The short answer is yes, they are the same place—but the names carry different historical and cultural weights. Think of it like a rebranding that took about 2,500 years to finalize.
Here is the breakdown of how "Persia" became "Iran."
1. The Name Game: Endonym vs. Exonym
The most important distinction is that "Persia" was what outsiders called the land, while "Iran" is what the people living there have called it for millennia.
Persia (The Outside View): This name comes from the Greeks (Persis).

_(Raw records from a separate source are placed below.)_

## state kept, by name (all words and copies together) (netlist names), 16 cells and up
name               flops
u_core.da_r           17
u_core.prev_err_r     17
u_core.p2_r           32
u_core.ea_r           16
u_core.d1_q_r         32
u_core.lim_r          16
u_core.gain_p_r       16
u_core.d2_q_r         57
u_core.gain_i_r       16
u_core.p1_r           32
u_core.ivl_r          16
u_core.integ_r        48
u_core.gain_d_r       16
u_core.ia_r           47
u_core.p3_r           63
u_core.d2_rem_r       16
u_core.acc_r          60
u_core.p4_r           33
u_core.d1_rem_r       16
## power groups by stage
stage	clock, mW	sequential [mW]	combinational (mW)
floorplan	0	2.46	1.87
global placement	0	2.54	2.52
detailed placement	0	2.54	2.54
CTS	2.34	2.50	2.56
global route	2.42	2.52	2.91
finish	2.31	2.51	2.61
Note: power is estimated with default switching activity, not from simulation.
==> config.mk <==
export PLATFORM = sky130hd
export DESIGN_NAME = button_debounce_hold_detector
export DESIGN_NICKNAME = d
export VERILOG_FILES = /design/src/rtl/bdhd_pkg.sv /design/src/rtl/button_debounce_hold_detector.sv
export VERILOG_INCLUDE_DIRS = /design/src /design/src/rtl
export SDC_FILE = /design/constraint.sdc
export NUM_CORES = 1
export LEC_CHECK = 0
export BUFFER_PORTS_ARGS = -buffer_cell sky130_fd_sc_hd__clkbuf_2
export CAP_MARGIN = 10
export CORE_MARGIN = 3
export CORE_UTILIZATION = 62
export DETAILED_ROUTE_END_ITERATION = 6
export GPL_TIMING_DRIVEN = 0
export PLACE_DENSITY = 0.89
export SLEW_MARGIN = 20
export SYNTH_ARGS = -nofsm -noshare
export SYNTH_HDL_FRONTEND = slang
export SYNTH_SLANG_ARGS = --single-unit
export TNS_END_PERCENT = 100
==> constraint.sdc <==
create_clock -name clock -period 13.98 [get_ports clock]
set_input_delay 4.194 -clock clock [delete_from_list [all_inputs] [get_ports clock]]
set_output_delay 4.194 -clock clock [all_outputs]
set_load 0.005 [all_outputs]
### src/sv/bis_pkg.sv
// bis_pkg: shared constants, codes and the command type of the bilinear image sampler
// no dependencies; imported by every module of the block

package bis_pkg;

  localparam int MaxCols     = 256;
  localparam int MaxRows     = 256;
  localparam int FracBits    = 8;
  localparam int MaxChannels = 3;

  // fixed field widths of the stream and configuration ports
  localparam int PixW     = 8;
  localparam int CoordW   = 17;
  localparam int ChanW    = 2;
  localparam int SampleW  = 24;
  localparam int InDataW  = 64;
  localparam int OutUserW = 3;
  localparam int CfgIdxW  = 2;
  localparam int CfgDataW = 9;

  // input tdata field offsets, lowest field first
  localparam int RowLo   = 0;
  localparam int ColLo   = RowLo + PixW;
  localparam int ChanLo  = ColLo + PixW;
  localparam int ValueLo = ChanLo + ChanW;
  localparam int XLo     = ValueLo + PixW;
  localparam int YLo     = XLo + CoordW;

  localparam int RowW = $clog2(MaxRows);
  localparam int ColW = $clog2(MaxCols);
  localparam int IntW = CoordW - 1 - FracBits;

  localparam int One  = 1 << FracBits;
  localparam int WtW  = FracBits + 1;
  localparam int TvW  = FracBits + PixW;
  localparam int ValW = 2 * FracBits + PixW;

  // image memory split in four banks by row and column parity
  localparam int NumBanks  = 4;
  localparam int BankRows  = (MaxRows + 1) / 2;
  localparam int BankCols  = (MaxCols + 1) / 2;
  localparam int BankDepth = BankRows * BankCols * MaxChannels;
  localparam int AddrW     = $clog2(BankDepth);

  localparam int QueueDepth = 4;
  localparam int QPtrW      = $clog2(QueueDepth);

  typedef enum logic {
    KindWrite = 1'b0,
    KindQuery = 1'b1
  } bis_kind_e;

  typedef enum logic [CfgIdxW-1:0] {
    CfgWidth    = 2'd0,
    CfgHeight   = 2'd1,
    CfgChannels = 2'd2
  } bis_cfg_e;

  // chan holds the channel of a write, or the last channel index of a query
  typedef struct packed {
    bis_kind_e            kind;
    logic                 in_img;
    logic [RowW-1:0]      row;
    logic [ColW-1:0]      col;
    logic [ChanW-1:0]     chan;
    logic [PixW-1:0]      value;
    logic [FracBits-1:0]  fx;
    logic [FracBits-1:0]  fy;
  } bis_cmd_t;

endpackage

### src/sv/bis_front.sv
// bis_front: input stream acceptance, configuration registers and request decode
// depends on bis_pkg; feeds decoded commands to bis_fifo

module bis_front import bis_pkg::*; (
  input  logic                clk_i,
  input  logic                rst_ni,
  input  logic                s_axis_tvalid,
  output logic                s_axis_tready,
  // pix_row, pix_col, pix_chan, pix_value, x_coord, y_coord, zero fill
  input  logic [InDataW-1:0]  s_axis_tdata,
  // kind
  input  logic [0:0]          s_axis_tuser,
  input  logic                cfg_valid_i,
  output logic                cfg_ready_o,
  input  logic [CfgIdxW-1:0]  cfg_index_i,
  input  logic [CfgDataW-1:0] cfg_data_i,
  input  logic                full_i,
  output logic                push_o,
  output bis_cmd_t            push_cmd_o
);

  logic [CfgDataW-1:0] width_q, height_q;
  logic [ChanW-1:0]    chans_q;

  logic [CoordW-1:0]   x, y;
  logic [IntW-1:0]     x_int, y_int;
  logic [FracBits-1:0] fx, fy;
  logic [IntW:0]       x_hi, y_hi;
  logic [CfgDataW-1:0] w_eff, h_eff;
  logic [ChanW-1:0]    nch;
  logic [PixW-1:0]     pix_row, pix_col, pix_value;
  logic [ChanW-1:0]    pix_chan;
  logic                in_img, wr_ok;
  bis_kind_e           kind;

  assign cfg_ready_o = 1'b1;

  always_ff @(posedge clk_i or negedge rst_ni) begin
    if (!rst_ni) begin
      width_q  <= CfgDataW'(256);
      height_q <= CfgDataW'(256);
      chans_q  <= ChanW'(1);
    end else if (cfg_valid_i) begin
      unique case (bis_cfg_e'(cfg_index_i))
        CfgWidth:    width_q  <= cfg_data_i;
        CfgHeight:   height_q <= cfg_data_i;
        CfgChannels: chans_q  <= cfg_data_i[ChanW-1:0];
        default: ;
      endcase
    end
  end

  assign kind      = bis_kind_e'(s_axis_tuser[0]);
  assign pix_row   = s_axis_tdata[RowLo +: PixW];
  assign pix_col   = s_axis_tdata[ColLo +: PixW];
  assign pix_chan  = s_axis_tdata[ChanLo +: ChanW];
  assign pix_value = s_axis_tdata[ValueLo +: PixW];
  assign x         = s_axis_tdata[XLo +: CoordW];
  assign y         = s_axis_tdata[YLo +: CoordW];

  assign x_int = x[CoordW-2:FracBits];
  assign y_int = y[CoordW-2:FracBits];
  assign fx    = x[FracBits-1:0];
  assign fy    = y[FracBits-1:0];
  assign x_hi  = {1'b0, x_int} + {{IntW{1'b0}}, |fx};
  assign y_hi  = {1'b0, y_int} + {{IntW{1'b0}}, |fy};

  always_comb begin
    w_eff = (32'(width_q) > MaxCols) ? CfgDataW'(MaxCols) : width_q;
    h_eff = (32'(height_q) > MaxRows) ? CfgDataW'(MaxRows) : height_q;
    if (chans_q == '0) begin
      nch = ChanW'(1);
    end else if (32'(chans_q) > MaxChannels) begin
      nch = ChanW'(MaxChannels);
    end else begin
      nch = chans_q;
    end
  end

  // right and bottom neighbours are never left of or above the anchor
  assign in_img = !x[CoordW-1] && !y[CoordW-1] &&
                  (32'(x_hi) < 32'(w_eff)) && (32'(y_hi) < 32'(h_eff));

  assign wr_ok = (32'(pix_row) < MaxRows) && (32'(pix_col) < MaxCols) &&
                 (32'(pix_chan) < MaxChannels);

  assign s_axis_tready = !full_i;
  assign push_o = s_axis_tvalid && !full_i && ((kind == KindQuery) || wr_ok);

  always_comb begin
    push_cmd_o.kind = kind;
    if (kind == KindQuery) begin
      push_cmd_o.in_img = in_img;
      push_cmd_o.row    = RowW'(y_int);
      push_cmd_o.col    = ColW'(x_int);
      push_cmd_o.chan   = nch - ChanW'(1);
      push_cmd_o.value  = '0;
      push_cmd_o.fx     = fx;
      push_cmd_o.fy     = fy;
    end else begin
      push_cmd_o.in_img = 1'b0;
      push_cmd_o.row    = RowW'(pix_row);
      push_cmd_o.col    = ColW'(pix_col);
      push_cmd_o.chan   = pix_chan;
      push_cmd_o.value  = pix_value;
      push_cmd_o.fx     = '0;
      push_cmd_o.fy     = '0;
    end
  end

endmodule

### config.mk
export PLATFORM = sky130hd
export DESIGN_NAME = bis_front
export DESIGN_NICKNAME = d
export VERILOG_FILES = /design/src/sv/bis_pkg.sv /design/src/sv/bis_front.sv
export SDC_FILE = /design/constraint.sdc
export NUM_CORES = 1
export LEC_CHECK = 0
export BUFFER_PORTS_ARGS = -buffer_cell sky130_fd_sc_hd__buf_2
export CAP_MARGIN = 15
export CORE_UTILIZATION = 42
export DETAILED_ROUTE_END_ITERATION = 8
export PLACE_DENSITY = 0.8
export RECOVER_POWER = 50
export SYNTH_ARGS = -nofsm -noshare
export SYNTH_HDL_FRONTEND = slang
export SYNTH_SLANG_ARGS = --single-unit
### constraint.sdc
create_clock -name clk_i -period 2.9 [get_ports clk_i]
set_input_delay 0.29 -clock clk_i [delete_from_list [all_inputs] [get_ports clk_i]]
set_output_delay 0.29 -clock clk_i [all_outputs]
set_load 0.02 [all_outputs]
==> flow_metrics.tcl <==
set metrics [dict create \
    multiInputGateArea_mm2 0.00145 \
    routabilityCongestion 0.833 \
    clockBufferDepth 2 \
    syn-mean-instance-area_um2 9.50 \
    grt.overflow.total 0 \
    setup_viol 0 \
    port-buffer-count 122 \
    slew_headroom 0.295 \
    max_cap_viol_count 0 \
    postRouteAntennaNets 0 \
    min_period_ns 2.79 \
    htreeDepth 1 \
    drt_first_pass_iters 5 \
    area_growth_pct 48.5 \
    worst_pin_slew_ns 1.06 \
    coreArea_mm2 0.00414 \
    async_flop_share 1.00 \
    wirelength_um 4840 \
    hold_viol_final 0 \
    cts_root_buffer "clkbuf_8" \
    yosysSeqAreaShare 0.269 \
    viasPerCell 5.04 \
    floorplan.rows 23 \
    synth_cells 197 \
    numCtsBuffers 3 \
    grt_pass1_wl_um 6800 \
    ys_seq_elements 20 \
    clk_pin_slew_worst_paths_ns 0.07 \
    drcViolationCount 0 \
    dieArea_mm2 0.00473 \
    yosysUniqueCellTypes 38 \
    crit_arrival_ns 2.50 \
    ys.flop_type "dfrtp_1" \
    die_y_um 68.8 \
    stdcell_count 371 \
    p_per_area_mw_per_mm2 386 \
    start_util 0.452 \
    io_pins 128 \
    antenna_found_initial 0 \
    clk_latency_ns 0.26 \
    fill_cells 342 \
    syn_nets 298 \
    max_freq_mhz 358 \
    synth-edff-count 0 \
    fin_util 0.671 \
    required_ns 2.61 \
    dp_cells 365 \
    ff_latch_area_um2 504 \
    worst_setup_path_end_kind "output pin" \
    cp_max_fo 3 \
    p_leak_nw 1.36 \
    antenna_cells 0 \
    hold_class "in2reg" \
    ir_drop_mv 0.328 \
    fin_skew_ns 0 \
    cts_sinks 20 \
    grt_max_degree 48 \
    critical_path_class "in2out" \
    period_share 0.964 \
    wl_per_cell_um 13.1 \
    grt_pass1_vias 1640 \
    synthesis.area_mm2 0.00187 \
    outcome "finished, final reports clean" \
    final_max_slew_viol_count 0 \
    drive_gt1_frac 0.586 \
    ys_warn_count 0 \
    dp_hpwl_um 3840 \
    drt-initial-drc-count 41 \
    vias 1870 \
    grtUsageTotal 0.190 \
    worst_setup_path_start_kind "input pin" \
    nNetsFinal 423 \
    cts_tree "built" \
    die_width_um 68.8 \
]
## metal layers
layer / up-vias / global-route usage / share of wire
li1: 953 / - / -
met1: 843 / 0.238 / 0.43
met2: 69 / 0.346 / 0.50
met3: 5 / 0.0148 / 0.053
met4: 0 / 0.0587 / 0.011
met5: - / 0 / 0
## cells in the final DEF (no fill, tap or decap), types with 3 or more instances in the layout
cell type and count:
buf_4 4, dfrtp_1 17, buf_6 5, clkbuf_8 4, nand2_1 27, nand4_1 6
a21oi_2 3, ha_2 3, ha_4 3, xor2_1 4, and2_1 16, clkbuf_1 4
buf_2 114, ha_1 14, nor2b_1 8, inv_1 4, xnor2_1 7, mux2_2 35
nand3_1 3
## power by group
part / total (mW) / switching [mW] / internal [mW]
clock: 0.211 / 0.0900 / 0.121
combinational: 0.493 / 0.256 / 0.237
sequential: 0.369 / 0.0320 / 0.337
## area by class of cell
cell class                      count  area share
Clock buffer                        4      0.0198
Inverter                            6     0.00810
Multi-Input combinational cell    163       0.523
Sequential cell                    20       0.181
Tap cell                           50      0.0225
Timing Repair Buffer              128       0.245
## metrics by stage
stage,area (um^2),TNS (ns),power (mW),setup WS [ns],hold WS (ns)
after floorplan,1870,0,0.665,0.312,-0.00559
after global placement,2530,-0.0521,0.814,-0.0521,0.247
after detailed placement,2530,-0.103,0.829,-0.103,0.254
after CTS,2620,0,1.04,0.00779,0.256
after global routing,2780,-0.0333,1.15,-0.0333,0.274
final,2780,0,1.07,0.105,0.262
## cell usage after synthesis (all sizes together), types with 2 or more instances
master / instances / area share
and3: 2 / 0.0067
a21o: 2 / 0.0080
o22ai: 2 / 0.0067
o21ai: 2 / 0.0053
nor2: 4 / 0.0080
a21oi: 4 / 0.013
nand3b: 2 / 0.010
nor2b: 8 / 0.027
nand2: 27 / 0.054
nor4: 4 / 0.013
xnor2: 8 / 0.037
dfrtp: 17 / 0.23
dfstp: 3 / 0.042
mux2: 35 / 0.21
ha: 20 / 0.13
inv: 5 / 0.010
nand4: 6 / 0.020
and4: 2 / 0.0094
buf: 6 / 0.020
and2: 16 / 0.053
clkbuf: 2 / 0.0040
nand3: 5 / 0.013
xor2: 4 / 0.019
## sequential cells by signal (all words and copies together) (netlist names)
register / flops
chans_q: 2
height_q: 9
width_q: 9
## worst max-delay path, stage by stage
cell	delay, ns
buf_2	0.12
nor4_4	0.25
nand2_1	0.09
ha_2	0.22
ha_4	0.18
nand3_4	0.08
nor2_4	0.04
and3_4	0.17
ha_2	0.17
or3_4	0.37
nor3_2	0.18
o221a_1	0.22
buf_6	0.12
## kinds of logic after synthesis
family                   after synthesis  synth area share
multiplexers                          35             0.211
other                                  1           0.00200
AO/OA/AOI/OAI                         15            0.0622
XOR/XNOR                              12            0.0561
buffers and inverters                 14            0.0361
flip-flops                            20             0.269
adder cells (fa/ha/maj)               20             0.134
AND/OR/NAND/NOR                       80             0.230
## what timing repair did
action | in CTS | in global routing
setup endpoints to repair | 1 | 1
endpoints found under the hold margin | 17 | 0
setup buffers | 0 | 1
gates resized for setup | 6 | 28
hold buffers | 1 | 0
pin swaps | 2 | 26
## path summary, 6_finish.rpt
| kind | from | endpoint | slack, ns | cells past startpoint |
|---|---|---|---|---|
| worst min-delay path | cfg_data_i[8] | width_q[8] | 0.26 | 3 |
| min in group asynchronous | rst_ni | chans_q[1] | 0.74 | 2 |
| worst min register to register | height_q[5] | height_q[5] | 0.52 | 1 |
| worst max-delay path | s_axis_tdata[28] | push_cmd_o[42] | 0.11 | 13 |
| max in group asynchronous | rst_ni | height_q[5] | 1.53 | 2 |
| worst max register to register | width_q[8] | width_q[8] | 1.85 | 2 |
Power figures use the tool's default switching activity.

They named the entire empire after the region of Pars (modern-day Fars), where the ruling Achaemenid dynasty (Cyrus the Great, Darius, etc.) originated. Because the Greeks were the primary historians for the West, the name stuck in Europe and the Americas. Iran (The Inside View): Locally, the land has been called Eran or Aryanam (meaning "Land of the Aryans") since the ancient Zoroastrian era.
It refers to the broader ethnic and cultural identity of the people.
2. The Official Change (1935)
In 1935, Reza Shah Pahlavi, the ruler of the country at the time, requested that the international community stop using the word "Persia" and start using Iran.
He had a few reasons:
Modernization: He wanted to signal a fresh start and move away from the image of a declining colonial-era empire.
Inclusivity: "Persia" only refers to one ethnic group (the Persians), but "Iran" encompasses the Kurds, Lurs, Azeris, Baluchis, and others who live within its borders.